Abstract: In gravity reduction, local topographic correction is of great significance in the fields of gravity exploration, crustal structure analysis and geoid calculation. However, the calculation efficiency of strict prism formula is low, while the calculation accuracy of fast formula will be reduced. In this study, it is proposed that a method of topographic grid re-encoding and an eight-component strict prism integral disassembly using a CUDA parallel programming platform which realizes a fast parallel algorithm of topographic correction based on CPU+GPU heterogeneous parallel technology. The problem of task allocation and thread overload in each thread of GPU is effectively solved. And the high score of local topographic correction is solved. The results of this study provide a rigorous, fast, and accurate solution for high-resolution and high-precision topographic correction. Experimental verification shows that it takes only 1.5 s to calculate the local topographic correction in the range of 4°×6°, with the integral radius of 40' and the resolution of 1' using Tesla V100, and only 14.6 min to calculate the local topographic correction with 10″ resolution and 40 minute integral radius. It takes 45.7 h to calculate the 3″ resolution, while the traditional serial algorithm is difficult to complete the calculation. Under the condition of guaranteeing the accuracy above the micro-Gal level, the acceleration ratio of calculation can reach more than 850 times, which effectively shortens the calculation time and improves the calculation efficiency. Based on the parallel algorithm mentioned above, the topographic correction in China is calculated. The result shows that the topographic correction in China is generally lower than 80 mGal (1 Gal=10^-2 m/s²), with an average of 1.83 mGal and a maximum of 196 mGal.
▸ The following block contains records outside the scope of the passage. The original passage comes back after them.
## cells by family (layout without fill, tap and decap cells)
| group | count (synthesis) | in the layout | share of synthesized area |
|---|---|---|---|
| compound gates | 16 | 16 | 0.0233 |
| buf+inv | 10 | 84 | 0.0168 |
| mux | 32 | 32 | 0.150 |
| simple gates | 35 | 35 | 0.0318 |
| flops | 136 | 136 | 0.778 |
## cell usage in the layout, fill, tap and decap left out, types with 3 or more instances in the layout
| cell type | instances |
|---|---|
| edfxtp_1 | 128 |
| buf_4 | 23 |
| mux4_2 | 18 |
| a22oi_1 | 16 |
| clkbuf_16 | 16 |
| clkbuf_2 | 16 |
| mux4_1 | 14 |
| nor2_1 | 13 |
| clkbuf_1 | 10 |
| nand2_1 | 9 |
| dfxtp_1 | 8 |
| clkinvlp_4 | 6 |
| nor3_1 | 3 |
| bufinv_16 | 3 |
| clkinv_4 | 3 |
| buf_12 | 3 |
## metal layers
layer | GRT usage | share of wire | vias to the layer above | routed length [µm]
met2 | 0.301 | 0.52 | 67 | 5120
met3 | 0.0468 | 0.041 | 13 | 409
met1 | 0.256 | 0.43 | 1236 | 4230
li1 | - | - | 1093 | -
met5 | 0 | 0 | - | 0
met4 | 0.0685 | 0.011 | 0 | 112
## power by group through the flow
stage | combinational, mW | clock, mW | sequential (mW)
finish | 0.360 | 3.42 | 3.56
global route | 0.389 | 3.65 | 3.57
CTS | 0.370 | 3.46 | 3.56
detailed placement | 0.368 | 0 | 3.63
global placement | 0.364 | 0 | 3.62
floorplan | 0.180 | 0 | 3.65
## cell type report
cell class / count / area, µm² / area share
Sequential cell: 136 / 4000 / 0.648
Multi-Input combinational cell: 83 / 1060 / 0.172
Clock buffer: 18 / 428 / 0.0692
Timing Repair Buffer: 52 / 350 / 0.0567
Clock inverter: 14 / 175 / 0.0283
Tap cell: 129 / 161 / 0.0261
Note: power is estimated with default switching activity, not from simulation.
<file path="src/design/mbe_pkg.sv">
// Shared types, constants and register codes of the Mandelbrot escape-time core.
package mbe_pkg;

   // Field widths fixed by the interface.
   localparam int COL_W    = 10;
   localparam int ROW_W    = 10;
   localparam int COUNT_W  = 16;
   localparam int ORIGIN_W = 32;
   localparam int STEP_W   = 31;

   // Default number of fraction bits; the datapath is FRAC_BITS + 4 bits wide.
   localparam int FRAC_BITS_DEFAULT = 28;

   // View size; pixel indices wrap modulo these powers of two.
   localparam int MAX_COLUMNS = 1024;
   localparam int MAX_ROWS    = 1024;

   // Depth of the queue between the front end and the iteration engine.
   localparam int QUEUE_DEPTH = 4;

   // Register port geometry.
   localparam int CSR_ADDR_W = 5;
   localparam int CSR_DATA_W = 32;

   // Register reset values.
   localparam logic signed [ORIGIN_W-1:0] ORIGIN_RE_RESET = -32'sd536870912;
   localparam logic signed [ORIGIN_W-1:0] ORIGIN_IM_RESET = -32'sd268435456;
   localparam logic [STEP_W-1:0]          STEP_RE_RESET   = 31'd786432;
   localparam logic [STEP_W-1:0]          STEP_IM_RESET   = 31'd524288;
   localparam logic [COUNT_W-1:0]         MAX_ITER_RESET  = 16'd128;

   typedef enum logic [2:0] {
      REG_ORIGIN_RE      = 3'd0,
      REG_ORIGIN_IM      = 3'd1,
      REG_STEP_RE        = 3'd2,
      REG_STEP_IM        = 3'd3,
      REG_MAX_ITERATIONS = 3'd4
   } mbe_reg_type;

   typedef struct packed {
      logic signed [ORIGIN_W-1:0] origin_re;
      logic signed [ORIGIN_W-1:0] origin_im;
      logic [STEP_W-1:0]          step_re;
      logic [STEP_W-1:0]          step_im;
      logic [COUNT_W-1:0]         max_iterations;
   } mbe_cfg_type;

   typedef struct packed {
      logic [COL_W-1:0] column;
      logic [ROW_W-1:0] row;
   } mbe_req_type;

   typedef struct packed {
      logic [COL_W-1:0]   out_column;
      logic [ROW_W-1:0]   out_row;
      logic [COUNT_W-1:0] iteration_count;
   } mbe_rsp_type;

   typedef enum logic [1:0] {
      BACK_IDLE,
      BACK_SQUARE,
      BACK_UPDATE,
      BACK_DONE
   } mbe_back_state_type;

endpackage

</file>
<file path="src/design/mbe_front.sv">
// Front end: accepts pixel requests and forms the point c for each one.
module mbe_front #(
   parameter int FRAC_BITS = mbe_pkg::FRAC_BITS_DEFAULT
) (
   input  logic                    clock,
   input  logic                    reset,
   input  mbe_pkg::mbe_cfg_type    cfg,
   input  logic                    req_valid,
   output logic                    req_stall,
   input  mbe_pkg::mbe_req_type    req_data,
   input  logic                    queue_full,
   output logic                    queue_push,
   output logic [2*(FRAC_BITS+4)+mbe_pkg::COL_W+mbe_pkg::ROW_W-1:0] queue_data
);
   import mbe_pkg::*;

   localparam int DataW = FRAC_BITS + 4;
   localparam int ProdW = COL_W + STEP_W;
   localparam int BaseW = ((ProdW + 1 > ORIGIN_W) ? ProdW + 1 : ORIGIN_W) + 1;
   localparam int SumW  = (DataW + 1 > BaseW) ? DataW + 1 : BaseW;
   localparam logic signed [SumW-1:0] QHi = {{(SumW-DataW+1){1'b0}}, {(DataW-1){1'b1}}};
   localparam logic signed [SumW-1:0] QLo = ~QHi;
   localparam int ColMask = MAX_COLUMNS - 1;
   localparam int RowMask = MAX_ROWS - 1;

   logic                   hold_valid_ff, hold_valid_in;
   logic [COL_W-1:0]       hold_col_ff, hold_col_in;
   logic [ROW_W-1:0]       hold_row_ff, hold_row_in;
   logic [ProdW-1:0]       prod_re_ff, prod_re_in;
   logic [ProdW-1:0]       prod_im_ff, prod_im_in;
   logic                   accept;
   logic signed [SumW-1:0] sum_re, sum_im;
   logic signed [DataW-1:0] c_re, c_im;

   assign req_stall  = hold_valid_ff & queue_full;
   assign accept     = req_valid & ~req_stall;
   assign queue_push = hold_valid_ff & ~queue_full;

   // Indices wrap modulo the view size, which is a power of two.
   assign hold_col_in   = req_data.column & ColMask[COL_W-1:0];
   assign hold_row_in   = req_data.row & RowMask[ROW_W-1:0];
   assign prod_re_in    = ProdW'(hold_col_in) * ProdW'(cfg.step_re);
   assign prod_im_in    = ProdW'(hold_row_in) * ProdW'(cfg.step_im);
   assign hold_valid_in = accept | (hold_valid_ff & ~queue_push);

   assign sum_re = SumW'(cfg.origin_re) + $signed(SumW'(prod_re_ff));
   assign sum_im = SumW'(cfg.origin_im) + $signed(SumW'(prod_im_ff));

   always_comb begin
      if (sum_re > QHi) begin
         c_re = QHi[DataW-1:0];
      end else if (sum_re < QLo) begin
         c_re = QLo[DataW-1:0];
      end else begin
         c_re = sum_re[DataW-1:0];
      end
      if (sum_im > QHi) begin
         c_im = QHi[DataW-1:0];
      end else if (sum_im < QLo) begin
         c_im = QLo[DataW-1:0];
      end else begin
         c_im = sum_im[DataW-1:0];
      end
   end

   assign queue_data = {c_re, c_im, hold_col_ff, hold_row_ff};

   always_ff @(posedge clock) begin
      if (reset) begin
         hold_valid_ff <= 1'b0;
      end else begin
         hold_valid_ff <= hold_valid_in;
      end
   end

   always_ff @(posedge clock) begin
      if (accept) begin
         hold_col_ff <= hold_col_in;
         hold_row_ff <= hold_row_in;
         prod_re_ff  <= prod_re_in;
         prod_im_ff  <= prod_im_in;
      end
   end

endmodule

</file>
--- src/design/mbe_pkg.sv ---
// Shared types, constants and register codes of the Mandelbrot escape-time core.
package mbe_pkg;

   // Field widths fixed by the interface.
   localparam int COL_W    = 10;
   localparam int ROW_W    = 10;
   localparam int COUNT_W  = 16;
   localparam int ORIGIN_W = 32;
   localparam int STEP_W   = 31;

   // Default number of fraction bits; the datapath is FRAC_BITS + 4 bits wide.
   localparam int FRAC_BITS_DEFAULT = 28;

   // View size; pixel indices wrap modulo these powers of two.
   localparam int MAX_COLUMNS = 1024;
   localparam int MAX_ROWS    = 1024;

   // Depth of the queue between the front end and the iteration engine.
   localparam int QUEUE_DEPTH = 4;

   // Register port geometry.
   localparam int CSR_ADDR_W = 5;
   localparam int CSR_DATA_W = 32;

   // Register reset values.
   localparam logic signed [ORIGIN_W-1:0] ORIGIN_RE_RESET = -32'sd536870912;
   localparam logic signed [ORIGIN_W-1:0] ORIGIN_IM_RESET = -32'sd268435456;
   localparam logic [STEP_W-1:0]          STEP_RE_RESET   = 31'd786432;
   localparam logic [STEP_W-1:0]          STEP_IM_RESET   = 31'd524288;
   localparam logic [COUNT_W-1:0]         MAX_ITER_RESET  = 16'd128;

   typedef enum logic [2:0] {
      REG_ORIGIN_RE      = 3'd0,
      REG_ORIGIN_IM      = 3'd1,
      REG_STEP_RE        = 3'd2,
      REG_STEP_IM        = 3'd3,
      REG_MAX_ITERATIONS = 3'd4
   } mbe_reg_type;

   typedef struct packed {
      logic signed [ORIGIN_W-1:0] origin_re;
      logic signed [ORIGIN_W-1:0] origin_im;
      logic [STEP_W-1:0]          step_re;
      logic [STEP_W-1:0]          step_im;
      logic [COUNT_W-1:0]         max_iterations;
   } mbe_cfg_type;

   typedef struct packed {
      logic [COL_W-1:0] column;
      logic [ROW_W-1:0] row;
   } mbe_req_type;

   typedef struct packed {
      logic [COL_W-1:0]   out_column;
      logic [ROW_W-1:0]   out_row;
      logic [COUNT_W-1:0] iteration_count;
   } mbe_rsp_type;

   typedef enum logic [1:0] {
      BACK_IDLE,
      BACK_SQUARE,
      BACK_UPDATE,
      BACK_DONE
   } mbe_back_state_type;

endpackage
===== config.mk =====
export PLATFORM = sky130hd
export DESIGN_NAME = kbq_ram
export DESIGN_NICKNAME = d
export VERILOG_FILES = /design/src/rtl/core/kbq_ram.sv
export SDC_FILE = /design/constraint.sdc
export NUM_CORES = 1
export LEC_CHECK = 0
export ABC_AREA = 1
export BUFFER_PORTS_ARGS = -buffer_cell sky130_fd_sc_hd__buf_4
export CORE_MARGIN = 2
export CORE_UTILIZATION = 60
export CTS_BUF_LIST = sky130_fd_sc_hd__clkbuf_16
export CTS_CLUSTER_DIAMETER = 50
export DETAILED_ROUTE_END_ITERATION = 10
export HOLD_SLACK_MARGIN = 0.03
export PLACE_DENSITY_LB_ADDON = 0.08
export REMOVE_ABC_BUFFERS = 1
export SETUP_SLACK_MARGIN = 0.02
export SYNTH_ARGS = -nofsm -noshare
export SYNTH_HDL_FRONTEND = slang
export SYNTH_SLANG_ARGS = --single-unit
export TNS_END_PERCENT = 100

===== constraint.sdc =====
create_clock -name clk -period 1.83 [get_ports clk]
set_clock_uncertainty 0.2 [all_clocks]
set_input_delay 0.366 -clock clk [delete_from_list [all_inputs] [get_ports clk]]
set_output_delay 0.366 -clock clk [all_outputs]
set_load 0.005 [all_outputs]
==> config.mk <==
export PLATFORM = sky130hd
export DESIGN_NAME = hill_cipher_2x2_decrypt
export DESIGN_NICKNAME = d
export VERILOG_FILES = /design/src/hw/rtl/hcd_pkg.sv /design/src/hw/rtl/hcd_keygen.sv /design/src/hw/rtl/hcd_front.sv /design/src/hw/rtl/hcd_queue.sv /design/src/hw/rtl/hcd_back.sv /design/src/hw/rtl/hill_cipher_2x2_decrypt.sv
export SDC_FILE = /design/constraint.sdc
export NUM_CORES = 2
export LEC_CHECK = 0
export ABC_AREA = 1
export BUFFER_PORTS_ARGS = -buffer_cell sky130_fd_sc_hd__buf_2
export CAP_MARGIN = 10
export CORE_ASPECT_RATIO = 0.9
export CORE_MARGIN = 3
export CORE_UTILIZATION = 35
export CTS_CLUSTER_SIZE = 12
export DETAILED_ROUTE_END_ITERATION = 7
export PLACE_DENSITY = 0.56
export SLEW_MARGIN = 5
export SYNTH_ARGS = -nofsm -noshare
export SYNTH_HDL_FRONTEND = slang
export SYNTH_HIERARCHICAL = 1
export SYNTH_SLANG_ARGS = --single-unit
export TNS_END_PERCENT = 10
==> constraint.sdc <==
create_clock -name clk -period 16.2 [get_ports clk]
set_clock_uncertainty 0.1 [all_clocks]
set_input_delay 2.43 -clock clk [delete_from_list [all_inputs] [get_ports clk]]
set_output_delay 2.43 -clock clk [all_outputs]
set_load 0.01 [all_outputs]
==> src/hw/rtl/hcd_pkg.sv <==
// Shared types, codes and mod-26 helpers for the 2x2 Hill cipher decryptor.
package hcd_pkg;

  localparam int unsigned KEY_W = 5;
  localparam int unsigned SUM_W = 11;
  localparam int unsigned QUEUE_DEPTH = 4;

  localparam logic [1:0] REG_KEY_A = 2'd0;
  localparam logic [1:0] REG_KEY_B = 2'd1;
  localparam logic [1:0] REG_KEY_C = 2'd2;
  localparam logic [1:0] REG_KEY_D = 2'd3;

  localparam logic [1:0] STATUS_OK = 2'd0;
  localparam logic [1:0] STATUS_NON_LETTER = 2'd1;
  localparam logic [1:0] STATUS_KEY_INVALID = 2'd2;

  localparam logic [7:0] CHAR_UPPER_A = 8'd65;
  localparam logic [7:0] CHAR_UPPER_Z = 8'd90;
  localparam logic [7:0] CHAR_LOWER_A = 8'd97;
  localparam logic [7:0] CHAR_LOWER_Z = 8'd122;

  localparam logic [KEY_W-1:0] MODULUS = 5'd26;

  // Multiplicative inverses mod 26; zero marks a determinant with no inverse.
  localparam logic [KEY_W-1:0] INV_TABLE [0:25] = '{
    5'd0, 5'd1, 5'd0, 5'd9, 5'd0, 5'd21, 5'd0, 5'd15, 5'd0, 5'd3, 5'd0, 5'd19, 5'd0,
    5'd0, 5'd0, 5'd7, 5'd0, 5'd23, 5'd0, 5'd11, 5'd0, 5'd5, 5'd0, 5'd17, 5'd0, 5'd25
  };

  typedef enum logic [1:0] {
    JOB_PAIR       = 2'd0,
    JOB_NON_LETTER = 2'd1,
    JOB_KEY_BAD    = 2'd2
  } job_kind_t;

  typedef struct packed {
    logic [7:0] in_byte;
    logic       end_of_message;
  } in_item_t;

  typedef struct packed {
    logic [7:0] out_byte;
    logic [1:0] status;
    logic       last;
  } out_item_t;

  typedef struct packed {
    job_kind_t        kind;
    logic [KEY_W-1:0] p0;
    logic             upper0;
    logic [KEY_W-1:0] p1;
    logic             upper1;
  } job_t;

  typedef struct packed {
    logic [3:0][KEY_W-1:0] inv;
    logic                  valid;
    logic                  busy;
  } key_state_t;

  // x mod 26 for x below 2048: the reciprocal 2521/65536 gives the exact quotient
  // over this range, so no correction step is needed.
  function automatic logic [KEY_W-1:0] mod26(input logic [SUM_W-1:0] x);
    logic [22:0]      prod;
    logic [6:0]       quo;
    logic [SUM_W-1:0] rem;
    prod = 23'(x) * 23'd2521;
    quo = prod[22:16];
    rem = x - (SUM_W'(quo) * SUM_W'(MODULUS));
    return rem[KEY_W-1:0];
  endfunction

  // Reduces a stored 5-bit key value into 0..25.
  function automatic logic [KEY_W-1:0] reduce26(input logic [KEY_W-1:0] v);
    return (v >= MODULUS) ? (v - MODULUS) : v;
  endfunction

endpackage
### src/rtl/bfbm_cmp_unit.sv
// Shared best-fit compare unit: one stored size per step against the running best.
// Depends on bfbm_pkg.
module bfbm_cmp_unit (
    input  logic                        i_clk,
    input  logic                        i_rst_n,
    input  bfbm_pkg::t_cmp_ctl          i_ctl,
    input  logic [bfbm_pkg::SIZE_W-1:0] i_req,
    input  logic [bfbm_pkg::SIZE_W-1:0] i_size,
    input  logic [bfbm_pkg::IDX_W-1:0]  i_idx,
    input  logic                        i_used,
    output logic                        o_have,
    output logic [bfbm_pkg::IDX_W-1:0]  o_best_idx
);
    import bfbm_pkg::*;

    logic              r_have;
    logic [SIZE_W-1:0] r_best;
    logic [IDX_W-1:0]  r_best_idx;
    logic              hit;

    assign hit = i_ctl.step && !i_used && (i_size >= i_req) && (i_size < r_best);

    always_ff @(posedge i_clk) begin
        if (!i_rst_n) begin
            r_have <= 1'b0;
        end else if (i_ctl.start) begin
            r_have <= 1'b0;
        end else if (hit) begin
            r_have <= 1'b1;
        end
    end

    always_ff @(posedge i_clk) begin
        if (i_ctl.start) begin
            r_best     <= FIT_CEILING;
            r_best_idx <= '0;
        end else if (hit) begin
            r_best     <= i_size;
            r_best_idx <= i_idx;
        end
    end

    assign o_have     = r_have;
    assign o_best_idx = r_best_idx;

endmodule

### src/rtl/best_fit_block_matcher.sv
// Best-fit block matcher top level: sequencer, used marks, count and result register.
// Depends on bfbm_pkg, bfbm_ram and bfbm_cmp_unit.
//
// Each input beat gives exactly one result beat. A clear or a load goes straight to the
// done state, which puts its result in the output register; the next beat is taken
// after that. A request walks the stored blocks: one compare unit reads the size memory
// one entry per cycle through its single registered read port, a final scan step drains
// the last compare, then the mark state marks the chosen block and the done state loads
// the result register. The input is not ready while an item is in progress; a finished
// result waits in the output register without holding up acceptance of the next beat,
// but the next item holds in its last cycle until that waiting result is taken.
module best_fit_block_matcher (
    input  logic                        i_clk,
    input  logic                        i_rst_n,
    input  logic                        i_valid,
    output logic                        o_ready,
    input  logic [bfbm_pkg::MODE_W-1:0] i_mode,
    input  logic [bfbm_pkg::SIZE_W-1:0] i_size,
    input  logic                        i_first,
    output logic                        o_valid,
    input  logic                        i_ready,
    output logic                        o_found,
    output logic [bfbm_pkg::SLOT_W-1:0] o_slot,
    output logic                        o_all_fit,
    output logic                        o_dropped
);
    import bfbm_pkg::*;

    t_state            r_state, n_state;
    logic [CNT_W-1:0]  r_count;
    logic [MAX_BLOCKS-1:0] r_used;
    logic              r_failed;
    logic [CNT_W-1:0]  r_rd_idx;
    logic [SIZE_W-1:0] r_req;
    logic              r_pipe_vld;
    logic [IDX_W-1:0]  r_pipe_idx;
    logic              r_pipe_used;
    logic              r_res_found;
    logic [SLOT_W-1:0] r_res_slot;
    logic              r_res_dropped;
    logic              r_o_valid;
    logic              r_o_found;
    logic [SLOT_W-1:0] r_o_slot;
    logic              r_o_all_fit;
    logic              r_o_dropped;

    logic              in_acc;
    logic              issue;
    logic              out_free;
    logic              has_room;
    logic              ram_we;
    logic [SIZE_W-1:0] ram_rdata;
    t_cmp_ctl          cmp_ctl;
    logic              cmp_have;
    logic [IDX_W-1:0]  cmp_best_idx;

    assign o_ready  = (r_state == ST_IDLE);
    assign in_acc   = i_valid && o_ready;
    assign issue    = (r_state == ST_SCAN) && (r_rd_idx < r_count);
    assign out_free = !r_o_valid || i_ready;
    assign has_room = (r_count < CNT_W'(MAX_BLOCKS));
    assign ram_we   = in_acc && (i_mode == MODE_LOAD) && has_room;

    assign cmp_ctl.start = in_acc;
    assign cmp_ctl.step  = r_pipe_vld;

    always_ff @(posedge i_clk) begin
        if (!i_rst_n) begin
            r_state <= ST_IDLE;
        end else begin
            r_state <= n_state;
        end
    end

    always_comb begin
        n_state = r_state;
        case (r_state)
            ST_IDLE: begin
                if (in_acc) begin
                    n_state = (i_mode == MODE_REQ) ? ST_SCAN : ST_DONE;
                end
            end
            ST_SCAN: begin
                if (!issue) begin
                    n_state = ST_MARK;
                end
            end
            ST_MARK: begin
                n_state = ST_DONE;
            end
            ST_DONE: begin
                if (out_free) begin
                    n_state = ST_IDLE;
                end
            end
            default: begin
                n_state = ST_IDLE;
            end
        endcase
    end

    always_ff @(posedge i_clk) begin
        if (!i_rst_n) begin
            r_count    <= '0;
            r_used     <= '0;
            r_failed   <= 1'b0;
            r_pipe_vld <= 1'b0;
            r_o_valid  <= 1'b0;
        end else begin
            r_pipe_vld <= issue;
            if (in_acc) begin
                case (i_mode)
                    MODE_CLEAR: begin
                        r_count <= '0;
                        r_used  <= '0;
                    end
                    MODE_LOAD: begin
                        if (has_room) begin
                            r_count <= r_count + 1'b1;
                            r_used[r_count[IDX_W-1:0]] <= 1'b0;
                        end
                    end
                    MODE_REQ: begin
                        if (i_first) begin
                            r_used   <= '0;
                            r_failed <= 1'b0;
                        end
                    end
                    default: begin
                    end
                endcase
            end
            if (r_state == ST_MARK) begin
                if (cmp_have) begin
                    r_used[cmp_best_idx] <= 1'b1;
                end else begin
                    r_failed <= 1'b1;
                end
            end
            if (r_state == ST_DONE && out_free) begin
                r_o_valid <= 1'b1;
            end else if (i_ready) begin
                r_o_valid <= 1'b0;
            end
        end
    end

    always_ff @(posedge i_clk) begin
        if (in_acc) begin
            r_req         <= i_size;
            r_rd_idx      <= '0;
            r_res_found   <= 1'b0;
            r_res_slot    <= '0;
            r_res_dropped <= (i_mode == MODE_LOAD) && !has_room;
        end
        if (issue) begin
            r_rd_idx <= r_rd_idx + 1'b1;
        end
        r_pipe_idx  <= r_rd_idx[IDX_W-1:0];
        r_pipe_used <= r_used[r_rd_idx[IDX_W-1:0]];
        if (r_state == ST_MARK) begin
            r_res_found <= cmp_have;
            r_res_slot  <= cmp_have ? SLOT_W'(cmp_best_idx) : '0;
        end
        if (r_state == ST_DONE && out_free) begin
            r_o_found   <= r_res_found;
            r_o_slot    <= r_res_slot;
            r_o_all_fit <= !r_failed;
            r_o_dropped <= r_res_dropped;
        end
    end

    bfbm_ram #(
        .DEPTH (MAX_BLOCKS),
        .WIDTH (SIZE_W)
    ) u_size_ram (
        .i_clk   (i_clk),
        .i_we    (ram_we),
        .i_waddr (r_count[IDX_W-1:0]),
        .i_wdata (i_size),
        .i_re    (issue),
        .i_raddr (r_rd_idx[IDX_W-1:0]),
        .o_rdata (ram_rdata)
    );

    bfbm_cmp_unit u_cmp (
        .i_clk      (i_clk),
        .i_rst_n    (i_rst_n),
        .i_ctl      (cmp_ctl),
        .i_req      (r_req),
        .i_size     (ram_rdata),
        .i_idx      (r_pipe_idx),
        .i_used     (r_pipe_used),
        .o_have     (cmp_have),
        .o_best_idx (cmp_best_idx)
    );

    assign o_valid   = r_o_valid;
    assign o_found   = r_o_found;
    assign o_slot    = r_o_slot;
    assign o_all_fit = r_o_all_fit;
    assign o_dropped = r_o_dropped;

    a_mark_after_drain: assert property (@(posedge i_clk) disable iff (!i_rst_n)
        (r_state == ST_MARK) |-> !r_pipe_vld)
        else $error("mark reached with a compare still in flight");

    a_chosen_unused: assert property (@(posedge i_clk) disable iff (!i_rst_n)
        (r_state == ST_MARK && cmp_have) |-> !r_used[cmp_best_idx])
        else $error("best-fit choice already marked used");

    a_count_bound: assert property (@(posedge i_clk) disable iff (!i_rst_n)
        r_count <= CNT_W'(MAX_BLOCKS))
        else $error("block count beyond table depth");

    a_fail_sets_flag: assert property (@(posedge i_clk) disable iff (!i_rst_n)
        (r_state == ST_MARK && !cmp_have) |=> r_failed)
        else $error("failed request did not set failure flag");

endmodule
Key words: earth's gravity field, local topographic correction, GPU, CUDA, rigorous prism integration, acceleration ratio

CLC Number:

P228

HUANG Yan, WANG Qingbin, FENG Jinkai, XING Zhibin, FAN Diao, TAN Xuli, LÜ Minghao. Rapid calculation of local topographic correction based on GPU parallel prism method[J]. Acta Geodaetica et Cartographica Sinica, 2020, 49(11): 1430-1437.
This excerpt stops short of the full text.